El secretario ejecutivo de la Mesa de la Unidad Democrática (MUD), Jesús Torrealba, publicó ayer un artículo que tituló A las puertas de grandes cambios, en el que hizo un recuento de los resultados de las elecciones, desde las presidenciales de 2006, cuando gobernaba el hoy difunto Hugo Chávez, hasta las presidenciales de 2013, cuando, indicó, “por una diferencia no auditada de apenas 1.49%” en los sufragios obtenidos por Nicolás Maduro y Henrique Capriles, “le cayó al país esta desgracia que ha representado el desgobierno de Nicolás Maduro”.

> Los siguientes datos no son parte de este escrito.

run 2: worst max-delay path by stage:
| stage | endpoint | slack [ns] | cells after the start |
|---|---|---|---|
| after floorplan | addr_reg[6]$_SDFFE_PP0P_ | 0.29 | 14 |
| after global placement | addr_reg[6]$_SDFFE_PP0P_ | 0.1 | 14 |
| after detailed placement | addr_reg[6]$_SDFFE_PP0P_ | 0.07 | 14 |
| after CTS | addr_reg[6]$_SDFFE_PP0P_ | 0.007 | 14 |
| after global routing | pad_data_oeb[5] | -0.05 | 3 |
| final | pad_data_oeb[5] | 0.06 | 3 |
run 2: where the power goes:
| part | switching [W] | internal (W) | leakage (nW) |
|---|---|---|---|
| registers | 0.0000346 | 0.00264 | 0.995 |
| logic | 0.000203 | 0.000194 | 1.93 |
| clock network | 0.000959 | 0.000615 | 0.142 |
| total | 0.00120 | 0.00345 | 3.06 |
## config.mk

```make
export PLATFORM = sky130hd
export DESIGN_NAME = ps2_key_rx
export DESIGN_NICKNAME = d
export VERILOG_FILES = /design/src/rtl/ps2_key_rx.sv
export SDC_FILE = /design/constraint.sdc
export NUM_CORES = 1
export LEC_CHECK = 0
export ABC_AREA = 1
export CORE_MARGIN = 2
export CORE_UTILIZATION = 50
export CTS_BUF_LIST = sky130_fd_sc_hd__clkbuf_2 sky130_fd_sc_hd__clkbuf_4 sky130_fd_sc_hd__clkbuf_8
export CTS_CLUSTER_SIZE = 25
export DETAILED_ROUTE_END_ITERATION = 16
export GPL_TIMING_DRIVEN = 0
export PLACE_DENSITY = 0.66
export SLEW_MARGIN = 20
export SYNTH_ARGS = -nofsm -noshare
export SYNTH_HDL_FRONTEND = slang
export SYNTH_SLANG_ARGS = --single-unit
```

## constraint.sdc

```tcl
create_clock -name clk -period 1.75 [get_ports clk]
set_input_delay 0.2625 -clock clk [delete_from_list [all_inputs] [get_ports clk]]
set_output_delay 0.2625 -clock clk [all_outputs]
set_load 0.005 [all_outputs]
```

## src/rtl/ps2_key_rx.sv

```systemverilog
// ps2_key_rx: PS/2 keyboard receiver decoding set-2 make/break codes into jump and restart controls.
module ps2_key_rx #(
  parameter int FILTER_LEN = 8,
  parameter int TIMEOUT_CYC = 200000,
  parameter logic [7:0] JUMP_CODE = 8'h29,
  parameter logic [7:0] RESTART_CODE = 8'h5A
) (
  input  logic       clk,
  input  logic       restart,
  input  logic       ps2_clk,
  input  logic       ps2_data,
  output logic [7:0] scan_code,
  output logic       code_valid,
  output logic       frame_err,
  output logic       jump,
  output logic       jump_pulse,
  output logic       restart_key
);
  localparam int FW = $clog2(FILTER_LEN + 1);
  localparam int TW = $clog2(TIMEOUT_CYC + 1);
  typedef enum logic [1:0] {IDLE, DATA, PARITY, STOP} state_t;
  state_t state, state_nx;
  logic [1:0] clk_s, dat_s;
  logic flt, flt_d, fall, timeout, done, good, is_brk, is_ext, key_map;
  logic jump_set, jump_clr, rst_hit, brk, ext, par;
  logic [FW-1:0] fcnt;
  logic [TW-1:0] tcnt;
  logic [2:0] bcnt;
  logic [7:0] sh;
  // the filtered clock only follows the synchronized line after FILTER_LEN disagreeing samples in a row
  always_ff @(posedge clk or negedge restart)
    if (!restart) begin
      clk_s <= '1;
      dat_s <= '1;
      flt   <= 1'b1;
      flt_d <= 1'b1;
      fcnt  <= '0;
    end else begin
      clk_s <= {clk_s[0], ps2_clk};
      dat_s <= {dat_s[0], ps2_data};
      flt_d <= flt;
      if (clk_s[1] == flt) fcnt <= '0;
      else if (fcnt == FW'(FILTER_LEN - 1)) begin
        flt  <= clk_s[1];
        fcnt <= '0;
      end else fcnt <= fcnt + 1'b1;
    end
  assign fall = flt_d & ~flt;
  assign timeout = (state != IDLE) && !fall && (tcnt == TW'(TIMEOUT_CYC - 1));
  always_ff @(posedge clk or negedge restart)
    if (!restart) state <= IDLE;
    else state <= state_nx;
  always_comb begin
    state_nx = state;
    if (timeout) state_nx = IDLE;
    else if (fall)
      case (state)
        IDLE:    state_nx = dat_s[1] ? IDLE : DATA;
        DATA:    state_nx = (bcnt == 3'd7) ? PARITY : DATA;
        PARITY:  state_nx = STOP;
        default: state_nx = IDLE;
      endcase
  end
  always_comb begin
    done     = fall && (state == STOP);
    good     = dat_s[1] && ^{sh, par};
    is_brk   = sh == 8'hF0;
    is_ext   = sh == 8'hE0;
    key_map  = done && good && !is_brk && !is_ext && !ext;
    jump_set = key_map && (sh == JUMP_CODE) && !brk;
    jump_clr = key_map && (sh == JUMP_CODE) && brk;
    rst_hit  = key_map && (sh == RESTART_CODE) && !brk;
  end
  always_ff @(posedge clk or negedge restart)
    if (!restart) begin
      tcnt <= '0;
      bcnt <= '0;
      sh   <= '0;
      par  <= 1'b0;
    end else begin
      tcnt <= (state == IDLE || fall || timeout) ? '0 : tcnt + 1'b1;
      if (fall && state == IDLE) bcnt <= '0;
      if (fall && state == DATA) begin
        sh   <= {dat_s[1], sh[7:1]};
        bcnt <= bcnt + 1'b1;
      end
      if (fall && state == PARITY) par <= dat_s[1];
    end
  // prefixes only set their own flag; a key byte, bad frame or timeout clears both
  always_ff @(posedge clk or negedge restart)
    if (!restart) begin
      scan_code   <= '0;
      code_valid  <= 1'b0;
      frame_err   <= 1'b0;
      jump        <= 1'b0;
      jump_pulse  <= 1'b0;
      restart_key <= 1'b0;
      brk         <= 1'b0;
      ext         <= 1'b0;
    end else begin
      code_valid  <= done && good;
      frame_err   <= (done && !good) || timeout;
      jump_pulse  <= jump_set && !jump;
      restart_key <= rst_hit;
      if (done && good) scan_code <= sh;
      jump <= jump_set ? 1'b1 : jump_clr ? 1'b0 : jump;
      brk  <= (done && good) ? (is_brk | (is_ext & brk)) : (done || timeout) ? 1'b0 : brk;
      ext  <= (done && good) ? (is_ext | (is_brk & ext)) : (done || timeout) ? 1'b0 : ext;
    end
endmodule
```

Word-level counts from Yosys, hierarchy flattened
Index checks and enable logic that the tools add are counted.

word-level totals
  register bits = 57
  bits in latches = 0
  memory bits (writable) = 0
  ROM bits = 0
  memories kept = 0

operators by class
  add/sub/neg operators = 3
  multiply operators = 0
  div/mod/pow operators = 0
  magnitude comparators = 0
  eq/ne operators = 11
  shifts and indexed selects = 0
  mux-type cells = 15
  bitwise logic cells = 7
  reduce and logical (&&, ||, !) cells = 37

operators by type and width
  operator                                       count
  adder 18 x 1 -> 18 bit, second input constant  1
  == test 18 bit, second input constant          1
  logical AND 1 bit                              18
  2-to-1 mux 18 bit                              1
  == test 8 bit, second input constant           2
  nonzero test 2 bit                             5
  parity 9 bit                                   1
  == test 8 x 6 -> 1 bit, second input constant  1
  == test 8 x 7 -> 1 bit, second input constant  1
  2-to-1 mux 4 bit                               2
  logical NOT 1 bit                              7
  2-to-1 mux 1 bit                               6
  2-to-1 mux 2 bit                               3
  2-to-1 mux 3 bit                               2
  one-hot mux 2 bit (3 select lines)             1
  adder 4 x 1 -> 4 bit, second input constant    1
  == test 2 bit, second input constant           2
  == test 4 x 3 -> 1 bit, second input constant  1
  logical OR 1 bit                               4
  adder 3 x 1 -> 3 bit, second input constant    1
  bitwise AND 1 bit                              3
  == test 3 bit, second input constant           1
  == test 2 x 1 -> 1 bit, second input constant  1
  logical NOT 2 bit                              1
  4 further kinds                                6

Longest topological paths before layout
  depth after elaboration = 11
  mapped depth = 13

Worst setup path after synthesis
No wires, ideal clock.

  path kind = reg-to-reg
  from = register flt_d
  to = register sh[6]
  library setup time = 130 ps
  arrival = 1454 ps
  setup slack = 165 ps
  cell stages (with the launch flop) = 9
  buffers on the path = 1
  clock period less this slack = 1585 ps
  cell sequence = dfstp_2 -> inv_1 -> nor2_1 -> inv_1 -> nor2_1 -> nand2_1 -> clkbuf_1 -> nand2_1 -> o21ai_0

on the way
  cells in the longest elaborated chain, start to end = 2

ends and longest elaborated chain
  item                    line  text
  start, declared         24    logic flt, flt_d, fall, timeout, done, good, is_brk, is_ext, key_map;
  start signal, assigned  41    flt_d <= flt;
  bitwise AND 1 bit       48    assign fall = flt_d & ~flt;
  logical AND 1 bit       83    if (fall && state == DATA) begin
  end signal, assigned    84    sh <= {dat_s[1], sh[7:1]};
  end, declared           29    logic [7:0] sh;

No other way between the ends.
A chain may end at the register's enable or synchronous reset.

Worst setup path in the final report
  from = register sh[5]
  to = register jump_pulse

on the way
  cells in the longest elaborated chain, start to end = 9

ends and longest elaborated chain
  item                                 line  text
  parity 9 bit                         66    good = dat_s[1] && ^{sh, par};
  logical AND 1 bit                    66
  logical AND 1 bit (4 in series)      69    key_map = done && good && !is_brk && !is_ext && !ext;
  logical AND 1 bit (*) (2 in series)  70    jump_set = key_map && (sh == JUMP_CODE) && !brk;
  logical AND 1 bit (*)                103   jump_pulse <= jump_set && !jump;
  end signal, assigned                 103
  end, declared                        16    output logic jump_pulse,

Mark *: on every way between the ends. The rest lies on a longest branch, timed or not.

==> out/qor.csv <==
metric;value;unit
status;finished, violations left;
violated checks;hold timing, setup timing;
total leakage power;1.51;nW
Hold Path Class;in2async;
vias;2158;
WL final;5280;um
final hold violation count;31;
clk buf depth;2;
Max VDD drop;0.000610;V
Place WS;-259;ps
Area growth syn-to-layout;25.6;%
Yosys top cell area share;48.1;%
Yosys cell types;31;
largest net degree at the start of global routing;58;
TritonCTS clock tree;done;
CP required;2010;ps
GR Util All Layers;18.9;%
Initial Util;51.9;%
Clock Power Share;34.1;%
vias in the first global route;1950;
dominant cell type by area after synthesis;dfrtp_1;
Tmin final;1790;ps
initial antenna violation count;0;
DRC viols;0;
combinational group share of total power;20.1;%
Final #Nets;354;
internal cell power;2.39;mW
measured slew at the worst slew-check pin;704;ps
Syn Nets;315;
GPL Wtd Cong;0.850;
CP Capture Type;flip-flop;
max-slew violations;0;
flops & latches, synth;57;
DP HPWL;3300;um
die span in y;76.8;um
switching part of the total;30.0;%
P_sw;1.03;mW
top cells by area, synth;dfrtp_1 48%, nand2_1 12%, dfstp_2 5.9%;
max-cap violations;0;
IO Port Bufs;16;
Final period util;102;%
worst hold slack;-22.5;ps
Cell Count, Final, Fillers Out;421;
grt ovf;0;
io pins;17;
Max transition margin;53.0;%
final setup fails;2;
die width;76.8;um
Synth Area per Inst;8.64;sq um
startpoint types;flip-flop;
Mapped Area;0.00265;sq mm
CTS sink count;57;
CTS clk-pin slew, worst paths;60;ps
Die ar.;0.00590;sq mm
# diodes;0;
WL/cell;12.5;um
CORE AREA;0.00511;sq mm
FP Rows;26;
Starting DRT DRC Count;133;
CP Class;reg2reg;
sequential area share after synthesis;54.1;%
CTS Root Cell;clkbuf_8;
maximum clock rate;0.560;GHz
via/cell ratio;5.13;
# placed instances;393;
Worst EP arrival;2050;ps
final antenna-violating net count;0;
crit path max fanout;5;
Flop pwr share;45.8;%
final setup TNS;-47.4;ps
share of cells above drive strength 1;25.1;%
worst setup margin;-35.7;ps
clk_skew;7.12;ps
cell area power density;1030;mW/mm^2
RSZ-0062 raised after global routing;true;
TritonRoute pass-1 iters;4;
Mapped Cells;307;
total CTS buffers;9;
Yosys Warn Count;0;
first-pass GRT wire length;8750;um
CTS HTree Levels;3;
worst skew pair latency;330;ps
[critical path, stage by stage, from the launching register on]
cell	delay, ps
dfrtp_2	460
inv_4	100
nand2_1	70
nand2_2	70
nand2_2	60
nand2_1	60
nand2_1	60
nand3_1	80
nand3_2	110
nor2_4	230
buf_6	180
nand4_4	90
nor2_2	140
[routing by layer]
metal  GRT usage, %  wire length [um]
met5              0                 0
met4           11.5               136
met3           3.53               152
met2           27.1              2320
met1           26.7              2670
[synth_stat cells (all sizes together)]
cell type,number
a21oi,10
a31oi,1
and3,1
buf,3
clkbuf,2
dfrtp,51
dfstp,6
ha,4
inv,35
mux2,1
nand2,82
nand3,19
nand3b,2
nand4,9
nor2,31
nor3,11
nor3b,1
nor4,1
o21a,9
o21ai,21
or2,1
xnor2,2
xor2,4
[power groups by stage]
stage               clock, mW  sequential (mW)  combinational, mW
finish                   1.17             1.57              0.687
global route             1.27             1.59              0.803
CTS                      1.20             1.56              0.611
detailed placement          0             1.58              0.589
global placement            0             1.58              0.578
floorplan                   0             1.56              0.450
[registers in the layout (all words and copies together), names as in the netlist, 2 cells and up]
register	flops
fcnt	4
tcnt	18
scan_code	8
bcnt	3
sh	8
dat_s	2
state	2
clk_s	2
[placed cells by master (no fill, tap or decap), types with 5 or more instances in the layout]
cell type / count
dfrtp_2: 5
nand2_1: 63
dfstp_2: 6
nand2_2: 19
clkdlybuf4s50_1: 15
a21oi_1: 10
nand4_1: 8
nand3_1: 16
inv_1: 30
nor2_1: 21
o21ai_0: 20
dfrtp_1: 46
clkbuf_8: 13
nor3_1: 9
nor2_2: 6
buf_4: 12
o21a_1: 9
[cell type report]
type / count / area (sq um)
Buffer: 4 / 37.5
Clock buffer: 14 / 186
Clock inverter: 2 / 10.0
Fill cell: 456 / 1780
Inverter: 35 / 139
Multi-Input combinational cell: 210 / 1170
Sequential cell: 57 / 1440
Tap cell: 70 / 87.6
Timing Repair Buffer: 29 / 259
[path summary, 6_finish.rpt]
kind                       slack [ps]     start  cells after the start          to
min reg2reg                       360  clk_s[0]                      0    clk_s[1]
min in group clk                  340   ps2_clk                      1    clk_s[0]
max in group asynchronous        1260   restart                      1       sh[0]
min                               -20   restart                      1     fcnt[1]
max                               -40     sh[5]                     12  jump_pulse
max reg2reg                       -40     sh[5]                     12  jump_pulse
[kinds of logic (layout without fill, tap and decap cells)]
kind of cell / after synthesis / after routing / synth area share, %
and+or+nand+nor: 158 / 158 / 26.9
adders and majority gates: 4 / 4 / 1.89
buffers and inverters: 40 / 84 / 6.13
AOI/OAI and AO/OA: 41 / 41 / 8.63
xor gates and xnor gates: 6 / 6 / 1.98
muxes: 1 / 1 / 0.424
DFF: 57 / 57 / 54.1
[through the flow]
stage / utilization [%] / total power, mW / cell area (sq um)
after detailed placement: 56.7 / 2.17 / 2900
after global placement: 56.8 / 2.16 / 2900
final: 65.2 / 3.42 / 3330
after global routing: 65.2 / 3.66 / 3330
after CTS: 61.0 / 3.37 / 3120
after floorplan: - / 2.01 / 2650
[repair_timing]
action | CTS | global route
hold buffers | 0 | 0
resized for setup | 5 | 46
pin swaps | 0 | 14
setup buffers | 1 | 10
endpoints found under the setup margin | 12 | 30
gates cloned | 0 | 2
Note: power is estimated with default switching activity, not from simulation.
===== src/rtl/ecc_scalar_pkg.sv =====
// Shared constants, state encoding and write payload for the ECC scalar feeder.
package ecc_scalar_pkg;

  localparam int unsigned SCALAR_W  = 384;
  localparam int unsigned WORD_W    = 32;
  localparam int unsigned NUM_WORDS = SCALAR_W / WORD_W;
  localparam int unsigned IDX_W     = 9;
  localparam int unsigned WADDR_W   = 4;

  // Bit index of the first digit served (MSB first).
  localparam logic [IDX_W-1:0] IDX_TOP = IDX_W'(SCALAR_W - 1);

  typedef enum logic [1:0] {
    IDLE  = 2'd0,
    ARMED = 2'd1,
    DONE  = 2'd2
  } state_e;

  // One word write into scalar storage.
  typedef struct packed {
    logic               we;
    logic [WADDR_W-1:0] addr;
    logic [WORD_W-1:0]  data;
  } scalar_wr_t;

endpackage


===== src/rtl/ecc_scalar_store.sv =====
// Scalar storage: 12 x 32-bit words written by index, read one bit at a time.
module ecc_scalar_store
  import ecc_scalar_pkg::*;
(
  input  logic             clk,
  input  logic             reset_n,
  input  scalar_wr_t       wr_i,
  input  logic             zeroize_i,
  input  logic [IDX_W-1:0] sel_i,
  output logic             bit_c_o
);

  // Flat image: word w occupies bits [w*WORD_W +: WORD_W].
  logic [SCALAR_W-1:0] scalar_q;

  // Word writes; zeroize wins, indices >= NUM_WORDS match no word and are dropped.
  always_ff @(posedge clk or negedge reset_n) begin
    if (!reset_n) begin
      scalar_q <= '0;
    end else if (zeroize_i) begin
      scalar_q <= '0;
    end else if (wr_i.we) begin
      for (int unsigned w = 0; w < NUM_WORDS; w++) begin
        if (wr_i.addr == WADDR_W'(w)) begin
          scalar_q[w*WORD_W +: WORD_W] <= wr_i.data;
        end
      end
    end
  end

  // Bit-select read of the current scalar image.
  assign bit_c_o = scalar_q[sel_i];

endmodule


===== src/rtl/ecc_scalar_feeder.sv =====
// ECC scalar feeder: serves the stored 384-bit scalar MSB first, one bit per
// rising edge of req_digit_i, and flags protocol errors.
// Option ECC_SCALAR_ZEROIZE_EN: clear scalar storage on entry to DONE.
module ecc_scalar_feeder
  import ecc_scalar_pkg::*;
(
  input  logic               clk,
  input  logic               reset_n,
  input  logic               scalar_we_i,
  input  logic [WADDR_W-1:0] scalar_waddr_i,
  input  logic [WORD_W-1:0]  scalar_wdata_i,
  input  logic               start_i,
  input  logic               clear_i,
  input  logic               req_digit_i,
  output logic               digit_o,
  output logic               ready_o,
  output logic               done_o,
  output logic               err_o
);

  state_e           state_q, state_d;
  logic [IDX_W-1:0] idx_q, idx_d;
  logic             digit_q, digit_d;
  logic             err_q, err_d;
  logic             req_q;
  logic             ready_q, done_q;

  logic             req_edge_c;
  logic             zeroize_c;
  logic             rd_bit_c;
  scalar_wr_t       wr_c;

  // A held request level counts once: only the rising edge is a request.
  assign req_edge_c = req_digit_i & ~req_q;

  ecc_scalar_store u_store (
    .clk      (clk),
    .reset_n  (reset_n),
    .wr_i     (wr_c),
    .zeroize_i(zeroize_c),
    .sel_i    (idx_q),
    .bit_c_o  (rd_bit_c)
  );

  // Next-state, digit, error and storage-control decode in priority order.
  always_comb begin
    state_d   = state_q;
    idx_d     = idx_q;
    digit_d   = digit_q;
    err_d     = err_q;
    zeroize_c = 1'b0;
    wr_c.we   = scalar_we_i & ~clear_i & (state_q != ARMED);
    wr_c.addr = scalar_waddr_i;
    wr_c.data = scalar_wdata_i;

    if (clear_i) begin
      zeroize_c = 1'b1;
      idx_d     = IDX_TOP;
      digit_d   = 1'b0;
      err_d     = 1'b0;
      state_d   = IDLE;
    end else begin
      // Storage is frozen while digits are being served.
      if (scalar_we_i && (state_q == ARMED)) begin
        err_d = 1'b1;
      end
      if (start_i && (state_q != ARMED)) begin
        idx_d   = IDX_TOP;
        err_d   = 1'b0;
        state_d = ARMED;
      end else if (req_edge_c && !start_i) begin
        if (state_q == ARMED) begin
          digit_d = rd_bit_c;
          if (idx_q == '0) begin
            state_d = DONE;
`ifdef ECC_SCALAR_ZEROIZE_EN
            zeroize_c = 1'b1;
`else
            zeroize_c = 1'b0;
`endif
          end else begin
            idx_d = idx_q - IDX_W'(1);
          end
        end else begin
          err_d = 1'b1;
        end
      end
    end
  end

  // State, digit, status and request-history registers.
  always_ff @(posedge clk or negedge reset_n) begin
    if (!reset_n) begin
      state_q <= IDLE;
      idx_q   <= IDX_TOP;
      digit_q <= 1'b0;
      err_q   <= 1'b0;
      req_q   <= 1'b0;
      ready_q <= 1'b0;
      done_q  <= 1'b0;
    end else begin
      state_q <= state_d;
      idx_q   <= idx_d;
      digit_q <= digit_d;
      err_q   <= err_d;
      req_q   <= req_digit_i;
      ready_q <= (state_d == ARMED);
      done_q  <= (state_d == DONE);
    end
  end

  assign digit_o = digit_q;
  assign ready_o = ready_q;
  assign done_o  = done_q;
  assign err_o   = err_q;

endmodule


===== config.mk =====
export PLATFORM = sky130hd
export DESIGN_NAME = ecc_scalar_feeder
export DESIGN_NICKNAME = d
export VERILOG_FILES = /design/src/rtl/ecc_scalar_pkg.sv /design/src/rtl/ecc_scalar_store.sv /design/src/rtl/ecc_scalar_feeder.sv
export SDC_FILE = /design/constraint.sdc
export NUM_CORES = 1
export LEC_CHECK = 0
export CAP_MARGIN = 30
export CELL_PAD_IN_SITES_DETAIL_PLACEMENT = 0
export CELL_PAD_IN_SITES_GLOBAL_PLACEMENT = 1
export CORE_UTILIZATION = 35
export DETAILED_ROUTE_END_ITERATION = 10
export DONT_BUFFER_PORTS = 1
export GPL_TIMING_DRIVEN = 0
export PLACE_DENSITY = 0.63
export SLEW_MARGIN = 25
export SYNTH_ARGS = -nofsm -noshare
export SYNTH_HDL_FRONTEND = slang
export SYNTH_HIERARCHICAL = 1
export SYNTH_SLANG_ARGS = --single-unit

===== constraint.sdc =====
create_clock -name clk -period 2.7 [get_ports clk]
set_input_delay 0.27 -clock clk [delete_from_list [all_inputs] [get_ports clk]]
set_output_delay 0.27 -clock clk [all_outputs]
set_load 0.02 [all_outputs]

==> out/metrics.cfg <==
[detailed_routing]
drt_iter0_drc=1944
vias=16600
routed_wl_mm=76.1
antenna_left=0
drc=0
drtPass1Iterations=5
post_drt_wl_per_cell_um=26.0
via_per_inst=5.68

[global_route]
grt_max_degree=401
track_usage_pct=27.1
grt_pass1_vias=16000
grt.overflow.total=0
grt_first_pass_wirelength_mm=111
antenna_found_initial=1

[setup_path]
critPathRequiredTime_ns=3.17
worst_path_max_delay_cell=mux4_2
crit_type=flip-flop to flip-flop
cp_max_fo=10
r2r_start=idx_q[0]
ff2ff_setup_slack_ns=-0.17
crit_path_frequent_cell=buf_12
reg2reg_depth=10
r2r_end=digit_o
end_kind=flip-flop
critPathMaxStageDelay_ns=0.57
start_kind=flip-flop
cp_cell_sequence=buf_12 > buf_12 > buf_12 > mux4_2 > mux2i_2 > nand4_1 > nand4_1 > o221ai_2 > mux2i_1 > nor2_1
cp.arrival_ns=3.34

[floorplan]
die_h_um=237
placementRows=85
start_util_pct=35.6
core_area_um2=54200
die-area_um2=56200
dieWidth_um=237
num_io_pins=46

[clock_network]
cts.sinks=400
clk_path_buf_depth=3
tritoncts=done
clkTransAtPathRegs_ns=0.06
htreeDepth=2
cts-buffers-inserted=46
clk_latency_ns=0.60
ctsHoldBuffers=39
root_buffer=clkbuf_16

[power]
ir_worst_vdd_mv=0.389
p_total_mw=12.9
power_density_nw_per_um2=571
leakage_nw=9.11

[cells_and_area]
area_delta_synth_final_pct=17.1
num-fill-cells=5336
drive_gt1_share_pct=13.1
fin_area_um2=22600
layout.nets=2233
stdcell_count=2920
diodes=0

[yosys]
synth_warnings=6
synth.top_cell.area_share_pct=50.8
syn_area_per_cell_um2=9.24
yosysMostFrequentCell=nand2_1
yosys.area.top_type=dfrtp_1
synthTopCellsByCount=798 x nand2_1, 392 x a21oi_1, 392 x dfrtp_1
async_reset_ff_share_pct=100
synth_area_um2=19300
ys_seq_area_share_pct=51.8
synth_area_leaders=dfrtp_1 51%, nand2_1 15%, a21oi_1 10%, mux4_2 10%, clkbuf_1 3.1%
synthFlopType=dfrtp_1
ys_ff_latch=400
netlist_instances=2091
synth-edff-count=0
ys_types=54
synth_nets=2134

[run_status]
outcome=finished with violations
violations=hold timing, slew limit, setup timing

[placement]
gp_congestion=0.913
dpl_cell_area_um2=20300
io_buffers=0
dp_hpwl_mm=48.6
placed_cells=2793

[sta]
final_max_slew_viol_count=280
finClkSkew_ns=0.0202
period_needed_ns=2.87
rsz0062_at_grt=true
finalHoldViolations=392
fmax_mhz=348
setup_violations=1
fin_hold_ws_ns=-0.618
tns_ns=-0.173
worstMarginPinSlew_ns=2.06
slew-limit-headroom_pct=-37.2
layout_setup_ws_ns=-0.173
post-route-period-util_pct=106

[min_path]
hold_path_class=input port to async pin

[job]
maxCapViolCount=0

-- report_power, final --
group / switching [mW] / leakage, nW / total (mW) / internal, mW
Clock: 2.59 / 0.730 / 6.19 / 3.61
Sequential: 0.0226 / 5.55 / 6.06 / 6.03
Combinational: 0.509 / 2.83 / 0.675 / 0.167
-- logic make-up after synthesis --
family	after synthesis	share of synthesized area, %
compound gates	449	12.4
fa+ha+maj	1	0.0647
buf+inv	199	4.43
flops	400	51.8
mux	131	12.6
simple gates	911	18.7
-- registers in the layout, summed over array words and instances, names as in the netlist --
register / flops
done_o: 1
err_o: 1
digit_o: 1
u_store/scalar_q: 384
state_q: 2
req_q: 1
ready_o: 1
idx_q: 9
-- worst max-delay path, delay by kind of cell, from the launching register on --
| family | cells | cell delay [ns] |
|---|---|---|
| compound gates | 1 | 0.16 |
| mux | 3 | 1.02 |
| flops | 1 | 0.56 |
| simple gates | 3 | 0.39 |
| buf+inv | 3 | 0.57 |
-- repair_timing --
action                                 in CTS  in global routing
endpoints found under the hold margin     480                400
cloned                                      0                  2
buffers inserted                            4                  1
setup endpoints to repair                 369                223
gates resized for setup                    83                 27
pin swaps                                   3                  4
-- layout make-up --
type / count / area, um2 / area share, %
clock buffers: 69 / 1340 / 5.91
clock inverters: 13 / 134 / 0.592
multi-input cells: 1492 / 8600 / 38.0
well taps: 696 / 871 / 3.85
repair buffers: 52 / 536 / 2.37
flip-flops and latches: 400 / 10000 / 44.3
inverters: 9 / 43.8 / 0.194
plain buffers: 189 / 1080 / 4.79
-- metal layers --
metal | global-route usage, % | part of all wire (%)
met2 | 42.5 | 46
met4 | 11.2 | 4.3
met5 | 0 | 0
met3 | 3.92 | 6.2
met1 | 37.6 | 44
-- worst max path at each step --
stage                     from                    to  slack, ns  depth (start not counted)
CTS                   idx_q[0]               digit_o      -0.21                         10
global route          idx_q[0]               digit_o      -0.25                         10
floorplan             idx_q[0]               digit_o       0.21                         10
detailed placement    idx_q[1]               digit_o      -1.07                         11
global placement    state_q[0]  u_store/scalar_q[63]      -1.09                          7
finish                idx_q[0]               digit_o      -0.17                         10
-- layout by cell type (no fill, tap or decap), types with 24 or more instances in the layout --
cell type and count:
a21oi_1 391, clkbuf_1 133, clkbuf_16 48, clkbuf_2 38, dfrtp_1 392, dlygate4sd3_1 39, mux2i_1 31, mux4_2 87
nand2_1 797, nor2_1 24
-- per-stage QoR --
stage	utilization [%]	setup WS [ns]
2_1_floorplan	-	0.214
5_1_grt	41.7	-0.254
4_1_cts	41.4	-0.205
3_3_place_gp	37.2	-1.09
6_report	41.7	-0.173
3_5_place_dp	37.4	-1.07
No activity file was read; power rests on OpenSTA's default activity.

Relató los desacuerdos entre cercanos colaboradores a partir del mandato de Maduro, que llevó incluso a que disidentes crearan una “Plataforma para una Auditoría Pública y Ciudadana”, cuyas investigaciones iniciales arrojaron que “solo hablando de la renta petrolera el robo a la Nación por la alta corrupción roja y sus testaferros” podía llegar a los $475 mil millones.
Y es allí, afirma Torrealba, cuando empezamos a ganar –en alusión a las parlamentarias de 2015–, porque mientras la corrupción era desenfrenada, la gente comenzaba a hacer filas para conseguir comida y a tener que presentar la partida de nacimiento de los bebés para obtener pañales desechables.
“Optamos por la lucha no violenta no solo porque no tengamos armas, sino porque nuestro objetivo es construir un país que pueda sostenerse no por la violencia sino por la convivencia”.